In the past few months the perfcounters subsystem has grown out its
initial role of counting hardware events, and has become (and is
becoming) a much broader generic event enumeration, reporting, logging,
monitoring, analysis facility.
Naming its core object 'perf_counter' and naming the subsystem
'perfcounters' has become more and more of a misnomer. With pending
code like hw-breakpoints support the 'counter' name is less and
less appropriate.
All in one, we've decided to rename the subsystem to 'performance
events' and to propagate this rename through all fields, variables
and API names. (in an ABI compatible fashion)
The word 'event' is also a bit shorter than 'counter' - which makes
it slightly more convenient to write/handle as well.
Thanks goes to Stephane Eranian who first observed this misnomer and
suggested a rename.
User-space tooling and ABI compatibility is not affected - this patch
should be function-invariant. (Also, defconfigs were not touched to
keep the size down.)
This patch has been generated via the following script:
FILES=$(find * -type f | grep -vE 'oprofile|[^K]config')
sed -i \
-e 's/PERF_EVENT_/PERF_RECORD_/g' \
-e 's/PERF_COUNTER/PERF_EVENT/g' \
-e 's/perf_counter/perf_event/g' \
-e 's/nb_counters/nb_events/g' \
-e 's/swcounter/swevent/g' \
-e 's/tpcounter_event/tp_event/g' \
$FILES
for N in $(find . -name perf_counter.[ch]); do
M=$(echo $N | sed 's/perf_counter/perf_event/g')
mv $N $M
done
FILES=$(find . -name perf_event.*)
sed -i \
-e 's/COUNTER_MASK/REG_MASK/g' \
-e 's/COUNTER/EVENT/g' \
-e 's/\<event\>/event_id/g' \
-e 's/counter/event/g' \
-e 's/Counter/Event/g' \
$FILES
... to keep it as correct as possible. This script can also be
used by anyone who has pending perfcounters patches - it converts
a Linux kernel tree over to the new naming. We tried to time this
change to the point in time where the amount of pending patches
is the smallest: the end of the merge window.

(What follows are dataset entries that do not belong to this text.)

===== src/rtl/core/dps_pkg.sv =====
`timescale 1ns / 1ps
package dps_pkg;
  typedef struct packed {
    logic [1:0] kind;
    logic signed [15:0] load_x;
    logic signed [15:0] load_y;
    logic signed [15:0] load_vx;
    logic signed [15:0] load_vy;
    logic signed [15:0] load_vz;
    logic [7:0] load_life;
    logic load_chunk;
    logic solid_answer;
  } in_item_t;

  typedef struct packed {
    logic result_kind;
    logic signed [11:0] query_x;
    logic signed [11:0] query_y;
    logic signed [15:0] pos_x;
    logic signed [15:0] pos_y;
    logic signed [15:0] pos_z;
    logic signed [15:0] vel_x;
    logic signed [15:0] vel_y;
    logic signed [15:0] vel_z;
    logic is_active;
    logic is_grounded;
  } out_item_t;

  localparam logic [1:0] KIND_LOAD = 2'd0;
  localparam logic [1:0] KIND_TICK = 2'd1;
  localparam logic [1:0] KIND_ANSWER = 2'd2;
  localparam logic RES_QUERY = 1'b0;
  localparam logic RES_REPORT = 1'b1;

  typedef enum logic [3:0] {
    ST_IDLE, ST_LOAD, ST_TICK_OFF, ST_REPORT_ONLY, ST_QX, ST_ANS_X, ST_QY, ST_ANS_Y,
    ST_Z, ST_BOUNCE, ST_DRAG, ST_SETTLE, ST_OUT
  } state_t;

  typedef enum logic [3:0] {
    OP_NONE, OP_LOAD, OP_QX, OP_ANS_X, OP_QY, OP_ANS_Y, OP_MOVE_XY, OP_Z,
    OP_BOUNCE, OP_DRAG, OP_SETTLE, OP_REPORT
  } op_t;

  typedef struct packed {
    op_t op;
    logic solid;
  } cmd_t;

  typedef struct packed {
    logic active;
    logic bounce;
  } status_t;
endpackage


===== src/rtl/core/dps_datapath.sv =====
`timescale 1ns / 1ps
module dps_datapath #(
  parameter int FRACTION_BITS = 4
) (
  input  logic clk,
  input  dps_pkg::cmd_t cmd,
  input  dps_pkg::in_item_t load_item,
  input  logic rst_n,
  output dps_pkg::status_t status,
  output dps_pkg::out_item_t result
);
  import dps_pkg::*;

  logic signed [15:0] px_r, py_r, pz_r, vx_r, vy_r, vz_r;
  logic [7:0] life_r, settle_r;
  logic chunk_r, gnd_r, act_r, gnd0_r;
  logic signed [11:0] qx_r, qy_r;
  logic rk_r;

  function automatic logic signed [15:0] damp(input logic signed [15:0] v,
                                              input logic [3:0] n);
    logic [15:0] mag;
    logic [19:0] p;
    logic [15:0] sc;
    begin
      mag = v[15] ? 16'(-v) : v;
      p = 20'(mag) * 20'(n);
      sc = p[19:4];
      damp = v[15] ? 16'(-sc) : sc;
    end
  endfunction

  function automatic logic signed [11:0] cell_of(input logic signed [15:0] v);
    logic signed [15:0] s;
    begin
      s = v >>> FRACTION_BITS;
      cell_of = s[11:0];
    end
  endfunction

  logic signed [15:0] nx, ny, nz, nvz;
  logic [3:0] rest, drag;
  logic signed [15:0] dvx, dvy;
  assign nx = px_r + vx_r;
  assign ny = py_r + vy_r;
  assign nz = pz_r + vz_r;
  assign nvz = vz_r - 16'sd3;
  assign rest = chunk_r ? 4'd11 : 4'd7;
  assign drag = gnd0_r ? (chunk_r ? 4'd13 : 4'd10) : (chunk_r ? 4'd15 : 4'd13);
  assign dvx = damp(vx_r, drag);
  assign dvy = damp(vy_r, drag);

  assign status.active = act_r;
  assign status.bounce = chunk_r && (vz_r < -16'sd10);

  always_ff @(posedge clk) begin
    if (!rst_n) begin
      px_r <= '0; py_r <= '0; pz_r <= '0; vx_r <= '0; vy_r <= '0; vz_r <= '0;
      life_r <= '0; settle_r <= '0; chunk_r <= 1'b0; gnd_r <= 1'b0;
      act_r <= 1'b0; gnd0_r <= 1'b0; qx_r <= '0; qy_r <= '0; rk_r <= RES_REPORT;
    end else begin
      case (cmd.op)
        OP_LOAD: begin
          px_r <= load_item.load_x; py_r <= load_item.load_y; pz_r <= '0;
          vx_r <= load_item.load_vx; vy_r <= load_item.load_vy;
          vz_r <= load_item.load_vz; life_r <= load_item.load_life;
          chunk_r <= load_item.load_chunk; gnd_r <= 1'b0; settle_r <= '0;
          act_r <= 1'b1; rk_r <= RES_REPORT; qx_r <= '0; qy_r <= '0;
        end
        OP_QX: begin
          gnd0_r <= gnd_r; rk_r <= RES_QUERY; qx_r <= cell_of(nx); qy_r <= cell_of(py_r);
        end
        OP_ANS_X: begin
          if (cmd.solid) begin
            vx_r <= 16'(-damp(vx_r, rest));
            qx_r <= cell_of(px_r);
          end else begin
            px_r <= nx;
            qx_r <= cell_of(nx);
          end
          qy_r <= cell_of(ny); rk_r <= RES_QUERY;
        end
        OP_ANS_Y: begin
          if (cmd.solid) vy_r <= 16'(-damp(vy_r, rest));
          else py_r <= ny;
        end
        OP_MOVE_XY: begin
          gnd0_r <= gnd_r; px_r <= nx; py_r <= ny;
        end
        OP_Z: begin
          if (!gnd_r) begin
            if ((nz[15] || nz == 16'sd0) && nvz[15]) begin
              pz_r <= '0;
              vz_r <= nvz;
            end else begin
              pz_r <= nz;
              vz_r <= nvz;
            end
          end
        end
        OP_BOUNCE: begin
          // Runs only when the particle hit the ground while airborne.
          if (chunk_r && vz_r < -16'sd10) begin
            vz_r <= 16'(-damp(vz_r, 4'd5));
            vx_r <= damp(vx_r, 4'd13);
            vy_r <= damp(vy_r, 4'd13);
          end else begin
            vz_r <= '0;
            gnd_r <= 1'b1;
          end
        end
        OP_DRAG: begin
          vx_r <= dvx; vy_r <= dvy;
          if (life_r != 8'd0) life_r <= life_r - 8'd1;
        end
        OP_SETTLE: begin
          if (gnd_r && vx_r > -16'sd2 && vx_r < 16'sd2 && vy_r > -16'sd2
              && vy_r < 16'sd2) begin
            vx_r <= '0; vy_r <= '0;
            if (settle_r != 8'd255) settle_r <= settle_r + 8'd1;
            if (life_r == 8'd0 || settle_r >= 8'd24) act_r <= 1'b0;
          end else begin
            settle_r <= '0;
            if (life_r == 8'd0) act_r <= 1'b0;
          end
        end
        OP_REPORT: begin
          rk_r <= RES_REPORT; qx_r <= '0; qy_r <= '0;
        end
        default: ;
      endcase
    end
  end

  assign result = '{result_kind: rk_r, query_x: qx_r, query_y: qy_r,
                    pos_x: px_r, pos_y: py_r, pos_z: pz_r, vel_x: vx_r, vel_y: vy_r,
                    vel_z: vz_r, is_active: act_r, is_grounded: gnd_r};
endmodule


===== src/rtl/core/dps_ctrl.sv =====
`timescale 1ns / 1ps
module dps_ctrl (
  input  logic clk,
  input  logic rst_n,
  input  logic in_valid,
  output logic in_stall,
  input  dps_pkg::in_item_t in_data,
  output logic out_valid,
  input  logic out_stall,
  input  logic coll_en,
  input  logic z_hit,
  input  dps_pkg::status_t status,
  output dps_pkg::cmd_t cmd
);
  import dps_pkg::*;

  typedef enum logic [1:0] {PH_IDLE, PH_WX, PH_WY} phase_t;
  state_t st_r, st_nxt;
  phase_t ph_r, ph_nxt;
  logic ov_r, ov_nxt, busy;
  logic acc;

  assign busy = (st_r != ST_IDLE);
  assign in_stall = busy || ov_r;
  assign acc = in_valid && !in_stall;
  assign out_valid = ov_r;

  always_ff @(posedge clk) begin
    if (!rst_n) begin
      st_r <= ST_IDLE; ph_r <= PH_IDLE; ov_r <= 1'b0;
    end else begin
      st_r <= st_nxt; ph_r <= ph_nxt; ov_r <= ov_nxt;
    end
  end

  always_comb begin
    st_nxt = st_r; ph_nxt = ph_r; ov_nxt = ov_r && out_stall;
    cmd.op = OP_NONE; cmd.solid = in_data.solid_answer;
    case (st_r)
      ST_IDLE: begin
        if (acc) begin
          case (in_data.kind)
            KIND_LOAD: begin
              cmd.op = OP_LOAD; ph_nxt = PH_IDLE; ov_nxt = 1'b1;
            end
            KIND_TICK: begin
              if (ph_r == PH_IDLE) begin
                if (!status.active) begin
                  cmd.op = OP_REPORT; ov_nxt = 1'b1;
                end else if (coll_en) begin
                  cmd.op = OP_QX; ph_nxt = PH_WX; ov_nxt = 1'b1;
                end else begin
                  cmd.op = OP_MOVE_XY; st_nxt = ST_Z;
                end
              end
            end
            KIND_ANSWER: begin
              if (ph_r == PH_WX) begin
                cmd.op = OP_ANS_X; ph_nxt = PH_WY; ov_nxt = 1'b1;
              end else if (ph_r == PH_WY) begin
                cmd.op = OP_ANS_Y; ph_nxt = PH_IDLE; st_nxt = ST_Z;
              end
            end
            default: ;
          endcase
        end
      end
      ST_Z: begin
        cmd.op = OP_Z; st_nxt = ST_BOUNCE;
      end
      ST_BOUNCE: begin
        if (z_hit) cmd.op = OP_BOUNCE;
        st_nxt = ST_DRAG;
      end
      ST_DRAG: begin
        cmd.op = OP_DRAG; st_nxt = ST_SETTLE;
      end
      ST_SETTLE: begin
        cmd.op = OP_SETTLE; st_nxt = ST_OUT;
      end
      ST_OUT: begin
        cmd.op = OP_REPORT; ov_nxt = 1'b1; st_nxt = ST_IDLE;
      end
      default: st_nxt = ST_IDLE;
    endcase
  end
endmodule


===== src/rtl/core/debris_particle_step_top.sv =====
`timescale 1ns / 1ps
// Debris particle step block.
// Input channel in_valid/in_stall/in_data carries load, tick and solid-answer
// items; the result channel out_valid/out_stall/out_data carries collision
// queries and state reports. Each transfer completes when valid is high and
// stall is low.
// A load, a tick on an inactive particle, and a tick or first answer that
// produces a query give their result in the cycle after the input transfer.
// A tick without collisions, or the second answer, runs the sequence height,
// bounce, drag, settle and report, and then gives its state report.
// Items that give no result are accepted and dropped.
// The result is held in an output register; no new input is taken until it is
// transferred, so a stalled receiver holds off the input side.
// Reset clears the particle to inactive, collisions enabled, and no result.
// cfg_we writes collisions_enabled from cfg_wdata.
module debris_particle_step_top #(
  parameter int FRACTION_BITS = 4
) (
  input  logic clk,
  input  logic rst_n,
  input  logic in_valid,
  output logic in_stall,
  input  dps_pkg::in_item_t in_data,
  output logic out_valid,
  input  logic out_stall,
  output dps_pkg::out_item_t out_data,
  input  logic cfg_we,
  input  logic cfg_wdata
);
  import dps_pkg::*;

  logic coll_en_r, zhit_r;
  cmd_t cmd;
  status_t status;
  out_item_t res;

  always_ff @(posedge clk) begin
    if (!rst_n) coll_en_r <= 1'b1;
    else if (cfg_we) coll_en_r <= cfg_wdata;
  end

  // Ground contact is decided from the state before the height update.
  always_ff @(posedge clk) begin
    if (!rst_n) zhit_r <= 1'b0;
    else zhit_r <= !res.is_grounded && (res.pos_z + res.vel_z <= 16'sd0)
                   && (res.vel_z - 16'sd3 < 16'sd0);
  end

  dps_ctrl u_ctrl (
    .clk(clk), .rst_n(rst_n), .in_valid(in_valid), .in_stall(in_stall),
    .in_data(in_data), .out_valid(out_valid), .out_stall(out_stall),
    .coll_en(coll_en_r), .z_hit(zhit_r), .status(status), .cmd(cmd)
  );

  dps_datapath #(.FRACTION_BITS(FRACTION_BITS)) u_dp (
    .clk(clk), .cmd(cmd), .load_item(in_data), .rst_n(rst_n),
    .status(status), .result(res)
  );

  assign out_data = res;
endmodule


===== config.mk =====
export PLATFORM = sky130hd
export DESIGN_NAME = debris_particle_step_top
export DESIGN_NICKNAME = d
export VERILOG_FILES = /design/src/rtl/core/dps_pkg.sv /design/src/rtl/core/dps_datapath.sv /design/src/rtl/core/dps_ctrl.sv /design/src/rtl/core/debris_particle_step_top.sv
export SDC_FILE = /design/constraint.sdc
export NUM_CORES = 1
export LEC_CHECK = 0
export ABC_AREA = 1
export BUFFER_PORTS_ARGS = -buffer_cell sky130_fd_sc_hd__buf_2
export CORE_MARGIN = 1.5
export CORE_UTILIZATION = 35
export CTS_BUF_LIST = sky130_fd_sc_hd__clkbuf_16
export DETAILED_ROUTE_END_ITERATION = 6
export PLACE_DENSITY = 0.57
export SKIP_LAST_GASP = 1
export SLEW_MARGIN = 20
export SYNTH_ARGS = -nofsm -noshare
export SYNTH_HDL_FRONTEND = slang
export SYNTH_SLANG_ARGS = --single-unit

===== constraint.sdc =====
create_clock -name clk -period 5.59 [get_ports clk]
set_input_delay 0 -clock clk [delete_from_list [all_inputs] [get_ports clk]]
set_output_delay 0 -clock clk [all_outputs]
set_load 0.01 [all_outputs]

==> flow_summary.json <==
{
  "outcome": "completed",
  "rows": 100,
  "areaGrowthSynthToFinish_pct": 19.24,
  "antenna_found_initial": 3,
  "max_freq_mhz": 189.5,
  "drt_iter0_drc": 2459,
  "critPathMaxStageDelay_ps": 420,
  "timing.slew.headroom_pct": 27.73,
  "hold_start": "in_data[36]",
  "cts_root_buf": "clkbuf_16",
  "clkLatencyLatePin_ps": 470,
  "regArea_mm2": 0.003017,
  "period_needed_ps": 5277,
  "viasPerCell": 5.176,
  "hpwlAfterDp_um": 81300,
  "startpoint_type": "register",
  "grt_overflow_total": 0,
  "die_x_um": 276.5,
  "cts.path.max_buffers": 2,
  "yosysUniqueCellTypes": 66,
  "die_area_mm2": 0.07646,
  "syn_area_mm2": 0.02618,
  "nFillCells": 8083,
  "crit_buf_inv": 6,
  "finalCritPeriodShare_pct": 94.40,
  "end_kind": "register",
  "final_nets": 5237,
  "finalWeightedCongestion": 0.9674,
  "synthMuxAreaShare_pct": 0,
  "die_h_um": 276.5,
  "htreeDepth": 4,
  "fp.coreArea_mm2": 0.07420,
  "drive_above_1_share_pct": 13.33,
  "cp.required_ps": 5970,
  "vias": 29740,
  "worstMarginPinSlew_ps": 1083,
  "synth_xor_area_share_pct": 4.334,
  "grt_pass1_vias": 28020,
  "synth_edf_count": 0,
  "slew_violations": 0,
  "grt_first_pass_wirelength_um": 155600,
  "ios": 223,
  "syn-num-nets": 4848,
  "maxCapViolCount": 0,
  "drc_errors": 0,
  "power_density_mw_per_mm2": 355.4,
  "cp-startpoint": "u_dp.vy_r[0]",
  "ys_ff_latch": 150,
  "async_flop_share_pct": 0,
  "synthSimpleGateAreaFrac_pct": 34.22,
  "synth_top_family_by_area": "simple AND/OR/NAND/NOR gates",
  "power_mw": 11.09,
  "avgSynthCellArea_um2": 5.985,
  "cts_tree": "done",
  "drt-wirelength-per-cell_um": 17.26,
  "worst-endpoint-arrival_ps": 5660,
  "ys.flop_type": "dfxtp_1",
  "dp_cells": 5614,
  "cp_top_family": "simple AND/OR/NAND/NOR gates",
  "ir_drop_v": 0.0002711,
  "path_class": "register to register",
  "setup_violations": 0,
  "clock_sinks": 150,
  "skew_ps": 19.92,
  "min_path_type": "input pin to register",
  "port_buffers": 222,
  "start_util_pct": 35.29,
  "clkTransAtPathRegs_ps": 70,
  "grt_max_degree": 69,
  "synth_fa_ha_area_share_pct": 20.73,
  "p_leak_nw": 16.46,
  "drt_pass1_iterations": 7,
  "cp_max_fo": 6,
  "synth_compound_area_share_pct": 16.79,
  "cpMostUsedCell": "nand2_1",
  "multi_input_area_mm2": 0.02033,
  "yosysSeqAreaShare_pct": 11.47,
  "cts_buffers": 17,
  "fin_cells": 5747,
  "critPathSlowestCell": "fa_1",
  "yosys_warnings": 0,
  "synthCells": 4375,
  "regToRegStartpoint": "u_dp.vy_r[0]",
  "hold_viol_final": 0,
  "routed_wl_um": 99200,
  "gr-usage-all-layers_pct": 25.38,
  "ant_nets": 0
}
worst register-to-register path, delay by kind of cell, from the launching register on:
kind | cells | cell delay, ps
simple gates | 22 | 2290
fa+ha+maj | 3 | 930
compound gates | 4 | 710
buf+inv | 6 | 670
flops | 1 | 390
xor+xnor | 1 | 230
state kept, by name (all words and copies together), names as in the netlist:
| register | count |
|---|---|
| u_ctrl.out_valid | 1 |
| u_ctrl.st_r | 4 |
| u_dp.settle_r | 8 |
| zhit_r | 1 |
| u_dp.pz_r | 16 |
| u_dp.vx_r | 16 |
| u_dp.vz_r | 16 |
| u_dp.rk_r | 1 |
| u_dp.py_r | 16 |
| u_dp.act_r | 1 |
| u_dp.qx_r | 12 |
| u_dp.chunk_r | 1 |
| u_dp.gnd0_r | 1 |
| u_dp.qy_r | 12 |
| u_dp.life_r | 8 |
| u_dp.px_r | 16 |
| u_dp.vy_r | 16 |
| u_ctrl.ph_r | 2 |
| coll_en_r | 1 |
| u_dp.gnd_r | 1 |
report_power, final:
part	leakage, nW	total [mW]	switching, mW	internal (mW)
Sequential	1.23	1.37	0.175	1.19
Clock	0.304	1.29	0.569	0.716
Combinational	14.9	8.44	5.57	2.87
Total	16.5	11.1	6.32	4.78
logic make-up (layout without fill, tap and decap cells):
family,count (synthesis),after routing
adders and majority gates,375,375
AOI/OAI and AO/OA,776,776
buffers and inverters,856,1258
DFF,150,150
other,0,1
and+or+nand+nor,2091,2091
xor gates and xnor gates,127,127
stage by stage:
| stage | hold WS, ps | setup slack, ps | setup TNS, ps | utilization, % | cell area (um^2) |
|---|---|---|---|---|---|
| after CTS | 15.81 | 23.46 | 0 | 41.38 | 30700 |
| after detailed placement | 224.2 | -32.52 | -44.07 | 39.35 | 29200 |
| final | 20.66 | 312.9 | 0 | 42.08 | 31220 |
| after global placement | 217.5 | 96.35 | 0 | 39.35 | 29200 |
| after global routing | 19.50 | -44.45 | -211.1 | 42.08 | 31220 |
| after floorplan | 100.4 | 429.4 | 0 | - | 26180 |
repair_timing:
action	in CTS	in global routing
hold buffers	88	0
buffers inserted	0	12
pin swaps	0	14
setup endpoints to repair	2	21
gates cloned	0	0
resized for setup	2	138
hold endpoints to repair	87	0
path summary, 6_finish.rpt:
path,end,slack (ps),cells past startpoint
setup reg to reg,u_dp.vy_r[15],310,36
hold / removal,u_dp.vy_r[10],20,5
setup / recovery,u_dp.vy_r[15],310,36
hold reg to reg,u_dp.qy_r[3],470,2
layer usage:
metal / track usage [%] / part of all wire, % / routed length, um / up-vias
li1: - / - / - / 14950
met1: 34.31 / 46 / 45500 / 13690
met2: 42.65 / 45 / 45050 / 942
met3: 2.831 / 6.0 / 5984 / 159
met4: 6.814 / 2.7 / 2633 / 4
met5: 0 / 0.026 / 26 / -
layout by cell type, fill, tap and decap left out, types with 27 or more instances in the layout:
master,n
nor2_2,45
nand3_1,320
a21oi_1,327
nand4_1,65
nand3b_1,43
or2_2,27
o21ai_0,217
fa_1,98
ha_1,260
xor2_1,83
buf_4,158
nor3_1,43
inv_1,719
dlygate4sd3_1,88
o211ai_1,39
inv_2,30
buf_2,222
xnor2_1,32
nor2_1,373
dfxtp_1,143
nand2_1,1099
o21ai_1,30
cell usage after synthesis, types with 24 or more instances:
library cell / count / share of area (%)
o21ai_0: 232 / 4.4
nand3_1: 321 / 6.1
inv_1: 726 / 10
clkbuf_1: 57 / 0.82
dfxtp_1: 150 / 11
xor2_1: 91 / 3.0
nand2_1: 1118 / 16
a21oi_1: 345 / 6.6
inv_2: 24 / 0.34
nand3b_1: 43 / 1.2
or2_2: 27 / 0.65
nor3_1: 50 / 0.96
o211ai_1: 39 / 1.1
xnor2_1: 33 / 1.1
ha_1: 277 / 13
fa_1: 98 / 7.5
nand4_1: 65 / 1.6
o21bai_1: 25 / 0.72
nor2_1: 402 / 5.8
final cells by class:
| cell class | instances | area share (%) |
|---|---|---|
| Antenna cell | 1 | 0.008015 |
| Tap cell | 969 | 3.883 |
| Inverter | 757 | 9.126 |
| Clock buffer | 17 | 1.363 |
| Clock inverter | 15 | 0.6132 |
| Sequential cell | 150 | 9.663 |
| Timing Repair Buffer | 469 | 10.22 |
| Multi-Input combinational cell | 3369 | 65.13 |
No activity file was read; power rests on OpenSTA's default activity.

Namespace clashes were fixed up in a preparatory patch - and some
stylistic fallout will be fixed up in a subsequent patch.
( NOTE: 'counters' are still the proper terminology when we deal
with hardware registers - and these sed scripts are a bit
over-eager in renaming them. I've undone some of that, but
in case there's something left where 'counter' would be
better than 'event' we can undo that on an individual basis
instead of touching an otherwise nicely automated patch. )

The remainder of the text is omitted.